Asian stocks fell again on Tuesday after the continued sell-off on Wall Street. Fears that the US Federal Reserve will intervene harder than expected to combat high inflation have gripped markets.
The Fed will make an interest rate decision on Wednesday and may then raise interest rates by 0.75 percentage points instead of a previously anticipated increase of 0.5 percentage points. Investors fear that the rate hikes will trigger a recession.
Higher interest rates are especially negative for the valuations of fast-growing tech companies, as a result of which the tech gauge Nasdaq lost 4.7 percent on Monday. Asian tech companies were also mainly pulled down as a result. Major Japanese tech investor SoftBank lost nearly 3 percent. The leading Nikkei in Tokyo closed 1.3 percent lower at 26,629.86 points, partly due to the price loss of heavyweight SoftBank. The day before, the indicator had already lost 3 percent.
Chinese online retailer Alibaba fell 2.8 percent in Hong Kong. Internet and games company Tencent kept the loss limited to 0.6 percent.

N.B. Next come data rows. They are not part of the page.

**src/rtl/gw_pkg.sv**
```systemverilog
package gw_pkg;

  typedef enum logic [2:0] {
    PH_IDLE   = 3'd0,
    PH_CHARGE = 3'd1,
    PH_GAP    = 3'd2,
    PH_ON     = 3'd3,
    PH_PROG   = 3'd4
  } phase_t;

  // fixed frame bytes around the payload
  localparam logic [7:0] HDR_KEY  = 8'hBB;
  localparam logic [7:0] HDR_PASS = 8'hEB;
  localparam logic [7:0] TRL_LO   = 8'h00;
  localparam logic [7:0] TRL_HI   = 8'h03;

  function automatic int unsigned umax(input int unsigned a, input int unsigned b);
    return (a > b) ? a : b;
  endfunction

endpackage

```
**src/rtl/gw_tick_timer.sv**
```systemverilog
module gw_tick_timer #(
  parameter int CW = 16
) (
  input  logic          clk,
  input  logic          rst,
  input  logic          clear,
  input  logic          tick,
  input  logic [CW-1:0] len,
  output logic          expire
);

  logic [CW-1:0] cnt;

  assign expire = tick && !clear && (cnt == len - CW'(1));

  always_ff @(posedge clk) begin
    if (rst || clear) begin
      cnt <= '0;
    end else if (tick) begin
      if (expire) cnt <= '0;
      else        cnt <= cnt + CW'(1);
    end
  end


  tick_only_chk: assert property (@(posedge clk) disable iff (rst)
    (!tick && !clear) |=> (cnt == $past(cnt)));


  cnt_range_chk: assert property (@(posedge clk) disable iff (rst)
    !clear |-> (cnt < len));

endmodule

```
**src/rtl/gw_bit_shifter.sv**
```systemverilog
module gw_bit_shifter #(
  parameter int FW = 112
) (
  input  logic          clk,
  input  logic          rst,
  input  logic          load,
  input  logic [FW-1:0] frame_in,
  input  logic          adv,
  output logic          cur_bit,
  output logic          last
);

  localparam int RW = $clog2(FW);

  logic [FW-1:0] sr;
  logic [RW-1:0] rem;

  assign cur_bit = sr[0];
  assign last    = (rem == '0);

  always_ff @(posedge clk) begin
    if (rst) begin
      sr  <= '0;
      rem <= '0;
    end else if (load) begin
      sr  <= frame_in;
      rem <= RW'(FW - 1);
    end else if (adv) begin
      sr  <= {1'b0, sr[FW-1:1]};
      rem <= rem - RW'(1);
    end
  end


  no_overrun_chk: assert property (@(posedge clk) disable iff (rst)
    adv |-> !last);

endmodule

```
**src/rtl/gapcode_writer.sv**
```systemverilog
module gapcode_writer #(
  parameter int DATA_W    = 64,
  parameter int CRC_W     = 16,
  parameter int GAP1_US   = 1000,
  parameter int ON1_US    = 1000,
  parameter int GAP0_US   = 300,
  parameter int ON0_US    = 1700,
  parameter int CHARGE_US = 50000,
  parameter int PROG_US   = 50000
) (
  input  logic              clk,
  input  logic              rst,
  input  logic              start,
  input  logic              tick,
  input  logic [DATA_W-1:0] data_in,
  input  logic [CRC_W-1:0]  crc_in,
  output logic              field_on,
  output logic              busy,
  output logic              done
);
  import gw_pkg::*;

  localparam int FW   = DATA_W + CRC_W + 32;
  localparam int MAXT = int'(umax(umax(umax(GAP1_US, ON1_US), umax(GAP0_US, ON0_US)),
                                  umax(CHARGE_US, PROG_US)));
  localparam int CW   = $clog2(MAXT + 1);

  phase_t        phase, nxt;
  logic [CW-1:0] len;
  logic          expire, cur_bit, last_bit, adv, load;
  logic [FW-1:0] frame_w;

  // byte order and LSB-first order both follow ascending bit index
  assign frame_w = {TRL_HI, TRL_LO, crc_in, data_in, HDR_PASS, HDR_KEY};

  always_comb begin
    unique case (phase)
      PH_CHARGE: len = CW'(CHARGE_US);
      PH_GAP:    len = cur_bit ? CW'(GAP1_US) : CW'(GAP0_US);
      PH_ON:     len = cur_bit ? CW'(ON1_US)  : CW'(ON0_US);
      PH_PROG:   len = CW'(PROG_US);
      default:   len = CW'(1);
    endcase
  end

  always_comb begin
    nxt  = phase;
    adv  = 1'b0;
    load = 1'b0;
    unique case (phase)
      PH_IDLE: if (start) begin
        nxt  = PH_CHARGE;
        load = 1'b1;
      end
      PH_CHARGE: if (expire) nxt = PH_GAP;
      PH_GAP:    if (expire) nxt = PH_ON;
      PH_ON: if (expire) begin
        if (last_bit) nxt = PH_PROG;
        else begin
          nxt = PH_GAP;
          adv = 1'b1;
        end
      end
      PH_PROG:   if (expire) nxt = PH_IDLE;
      default:   nxt = PH_IDLE;
    endcase
  end

  gw_tick_timer #(.CW(CW)) i_timer (
    .clk    (clk),
    .rst    (rst),
    .clear  (phase == PH_IDLE),
    .tick   (tick),
    .len    (len),
    .expire (expire)
  );

  gw_bit_shifter #(.FW(FW)) i_shift (
    .clk      (clk),
    .rst      (rst),
    .load     (load),
    .frame_in (frame_w),
    .adv      (adv),
    .cur_bit  (cur_bit),
    .last     (last_bit)
  );

  always_ff @(posedge clk) begin
    if (rst) begin
      phase    <= PH_IDLE;
      field_on <= 1'b0;
      busy     <= 1'b0;
      done     <= 1'b0;
    end else begin
      phase    <= nxt;
      field_on <= (nxt == PH_CHARGE) || (nxt == PH_ON) || (nxt == PH_PROG);
      busy     <= (nxt != PH_IDLE);
      done     <= (phase == PH_PROG) && expire;
    end
  end


  idle_dark_chk: assert property (@(posedge clk) disable iff (rst)
    !busy |-> !field_on);


  start_go_chk: assert property (@(posedge clk) disable iff (rst)
    (!busy && start) |=> (busy && field_on));


  done_single_chk: assert property (@(posedge clk) disable iff (rst)
    done |=> !done);


  done_end_chk: assert property (@(posedge clk) disable iff (rst)
    done |-> (!busy && !field_on && $past(busy)));


  start_ignored_chk: assert property (@(posedge clk) disable iff (rst)
    (busy && start && !tick) |=> busy);


  no_tick_hold_chk: assert property (@(posedge clk) disable iff (rst)
    (busy && !tick) |=> (busy && field_on == $past(field_on)));

endmodule

```
**config.mk**
```make
export PLATFORM = sky130hd
export DESIGN_NAME = gapcode_writer
export DESIGN_NICKNAME = d
export VERILOG_FILES = /design/src/rtl/gw_pkg.sv /design/src/rtl/gw_tick_timer.sv /design/src/rtl/gw_bit_shifter.sv /design/src/rtl/gapcode_writer.sv
export SDC_FILE = /design/constraint.sdc
export NUM_CORES = 1
export LEC_CHECK = 0
export CORE_ASPECT_RATIO = 1.75
export CORE_MARGIN = 5
export CORE_UTILIZATION = 45
export DETAILED_ROUTE_END_ITERATION = 7
export HOLD_SLACK_MARGIN = 0.12
export PLACE_DENSITY = 0.77
export REMOVE_ABC_BUFFERS = 1
export SLEW_MARGIN = 15
export SYNTH_ARGS = -nofsm -noshare
export SYNTH_HDL_FRONTEND = slang
export SYNTH_SLANG_ARGS = --single-unit
```
**constraint.sdc**
```tcl
create_clock -name clk -period 3.75 [get_ports clk]
set_clock_uncertainty 0.05 [all_clocks]
set_input_delay 0.375 -clock clk [delete_from_list [all_inputs] [get_ports clk]]
set_output_delay 0.375 -clock clk [all_outputs]
set_load 0.05 [all_outputs]
```
==> summary.md <==
The run finished with clean final reports. After clock tree synthesis, the clock-pin slew on the worst setup and hold paths is 60 ps. The count of final hold-check violations came out at 0. In the layout the commonest cells are 135 x dfxtp_1, 118 x nand2_1, 103 x a21oi_1. The cell row count was 55; the cell area power density was 477 nW/um^2.

The area enclosed by the die boundary was 15400 um^2. Entering global routing, the biggest net connects 80 pins. After detailed routing, the average wire length per cell comes to 14.8 um.

The final-layout setup total negative slack was 0 ps. The via count normalized by instance count was 5.60. The combinational power share came out at 9.6%. In this run the critical register-to-register path is launched from phase[1]. In this run the horizontal extent of the chip is 95.8 um.

For the post-route worst hold slack, the log shows 296 ps. The most common library cell in the layout ignoring fill and taps was dfxtp_1. Worst voltage drop across the vdd grid: 0.342 mV.

The run gives 0 as the total of warnings raised by yosys. The run gives 2700 um^2 as the storage element area. The logs give 87 for the top-level I/O count and 52.0% for the headroom to the max-slew limit.

The half-perimeter wire length after detailed placement was 9.06 mm; the number of buffers added for setup after CTS was 0. The total clock sinks is 135. The initial antenna violation count is 0, and the number of cells on the worst reg-to-reg path is 8.

Summing all multi-input logic gate instances after layout gives 2730 um^2. After detailed routing, the number of remaining DRC violations is 0. The worst path required time was 4040 ps.

The post-place instance area came out at 6640 um^2. The critical path starts at phase[1]. In the synthesized netlist the async set-or-reset flop fraction comes to 0%.

In this run the number of H-tree levels came out at 4. The net switching share of the total power is 25.8%. The area growth from synthesis to layout is 24.0%. For flop-to-flop paths, the worst setup slack is 640 ps. The residual overflow from global routing was 0; the post-synthesis cell area was 5800 um^2. For the final routed wirelength across all metal layers, the log shows 13.7 mm. For the pin with the worst max-slew slack, the measured transition is 718 ps. The starting utilization of the core area is 45.3%, and the post-route fraction of the period consumed by the critical path is 82.8%. Kind of critical path: reg2reg. The number of clock buffers added by TritonCTS is 17. The routability congestion estimate is 0.939, and the share of final-layout standard cells stronger than drive strength 1 is 6.88%. Count of mapped cells out of synthesis: 688. The tools report the via count of the first global-routing pass as 4978. The average size of a mapped cell was 8.43 um^2. The die extent in y came out at 160 um. The synthesized netlist contains 54 unique library cells. Along the worst path, the maximum fanout reaches 69.

The logs give 12800 um^2 for the area of the core and 22.3 mm for the first-pass GRT wire length. The post-route cell area was 7190 um^2. TritonCTS built the clock tree. STA classifies the critical path endpoint as a flip-flop. The clock period could shrink to 3110 ps.

The achievable clock frequency is 322 MHz. Internal power comes to 2540 uW. The critical path ends at i_shift.sr[34]. In this run the worst hold path is classified as in2reg.

The filler cells instantiated in the layout total 1159. The final layout contains 830 nets. The reported net switching power is 886 uW, and the relative contribution of the clock network to total power is 45.2%. The total of buffers placed on input and output ports is 86, and the proportion of power drawn by flip-flops and latches is 45.3%.

For the number of search-and-repair iterations in the first detailed-routing pass, the log shows 6. Setup repair after global routing left no endpoint under its margin. The number of max-cap violations was 0; the number of vias in the routed layout was 5193.

The tools report the arrival time at the worst endpoint as 3400 ps. The run gives 0 as the number of nets with antenna violations after detailed routing. Setup violations remaining at the end of the flow were counted as 0.

The synthesized flop and latch total is 135. The max-slew violation count was 0; the aggregate global-route resource usage was 17.9%. Reg-to-reg critical path endpoint: i_shift.sr[34].

Clock tree buffer depth: 2. The clock reaches the later pin of the worst-skew pair after 410 ps. Of the synthesized area, sequential elements account for 46.6%. In this run the clock root is driven by a clkbuf_16. Total leakage power: 0.00246 uW.

0 antenna diodes ended up in the layout. For this block, the initial DRC count from the detailed router was 323. The most used flip-flop cell after synthesis is dfxtp_1.

Once routing completed, OpenROAD measured the worst setup slack at 644 ps. In this run, synthesis inferred 0 flip-flops with an integrated enable. The worst setup path is launched from a flip-flop.

For this design, the CTS-stage hold fixing added 0 buffers. Before CTS, the worst setup slack after placement is 697 ps. The tools report the post-cts gate resize count as 0.
cells by family (layout without fill, tap and decap cells):
group                    Yosys count  after routing  share of synthesized area (%)
AND/OR/NAND/NOR                  242            242                           19.3
AO/OA/AOI/OAI                    218            218                           23.9
flip-flops                       135            135                           46.6
buffers and inverters             69            137                           6.38
XOR/XNOR                          18             18                           2.72
adder cells (fa/ha/maj)            3              3                          0.647
multiplexers                       3              3                          0.518
Yosys cell counts (3+ instances only):
master,count,area share (%)
nand2b_1,3,0.32
buf_6,7,1.4
ha_1,3,0.65
xor2_1,7,1.1
buf_2,14,1.2
dfxtp_1,135,47
a31oi_1,5,0.54
nand2_1,118,7.6
a22oi_1,79,10
nand3_1,7,0.60
and2_1,4,0.43
buf_4,11,1.4
nand4_1,7,0.75
xnor2_1,11,1.7
and3_1,3,0.32
inv_1,9,0.58
mux2i_1,3,0.52
nor3_2,3,0.52
nor2_1,42,2.7
clkbuf_1,26,1.7
a21oi_1,103,8.9
nor3_1,32,2.8
and3b_1,3,0.45
o21ai_0,7,0.60
a211oi_1,4,0.52
or3_1,6,0.65
nor2b_1,3,0.32
o31ai_1,5,0.65
per-layer routing:
metal	routed length (um)	track usage, %
met1	5370	20.4
met2	7200	30.5
met3	700	4.62
met4	395	8.48
met5	0	0
critical path, cell delays in order (launching register included):
cell,delay [ps]
dfxtp_1,780
nand2b_1,190
a211o_1,340
nor3_2,240
and3_1,350
and3_4,420
buf_12,320
a22oi_1,140
a21oi_1,170
sequential cells by signal, indices dropped and copies added (netlist names):
signal       cells
i_shift.sr     106
i_timer.cnt     16
i_shift.rem      7
field_on         1
done             1
phase            3
busy             1
layout make-up:
type | instances | area share, %
clock buffer | 17 | 5.92
clock inverter | 15 | 1.83
inverter | 10 | 0.522
multi-input combinational | 484 | 38.0
sequential | 135 | 37.6
tap | 171 | 2.97
timing repair buffer | 95 | 13.2
stage by stage:
stage | std cells | power (uW) | utilization [%]
after CTS | 927 | 3470 | 56.2
after floorplan | 629 | 1740 | -
final | 927 | 3430 | 56.2
after global placement | 895 | 1900 | 51.8
after global routing | 927 | 3580 | 56.2
after detailed placement | 895 | 1910 | 51.8
worst min-delay path by stage:
stage | endpoint | startpoint | slack [ps] | cells after the start
3_5_place_dp | i_shift.sr[2] | i_shift.sr[2] | 390 | 2
6_report | i_shift.rem[1] | rst | 300 | 2
3_3_place_gp | i_shift.sr[100] | i_shift.sr[100] | 390 | 2
5_1_grt | i_shift.sr[35] | rst | 290 | 2
4_1_cts | i_shift.sr[60] | rst | 280 | 2
2_1_floorplan | i_shift.sr[47] | i_shift.sr[47] | 380 | 2
power by group through the flow:
stage / sequential [uW] / clock, uW / combinational, uW
final: 1550 / 1550 / 328
after global routing: 1560 / 1650 / 362
after CTS: 1550 / 1580 / 331
after detailed placement: 1580 / 0 / 327
after global placement: 1580 / 0 / 321
after floorplan: 1580 / 0 / 164
(Power assumes the default switching activity.)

The Hang Seng index in Hong Kong was down 0.1 percent in the meantime and the main index in Shanghai dropped 0.5 percent due to concerns about a new outbreak of the coronavirus in Beijing.
In South Korea, where large exporters are increasingly affected by the ongoing strike by truck drivers, the Kospi lost 0.6 percent. In Sydney, investors returned after a long weekend and the All Ordinaries lost more than 4 percent.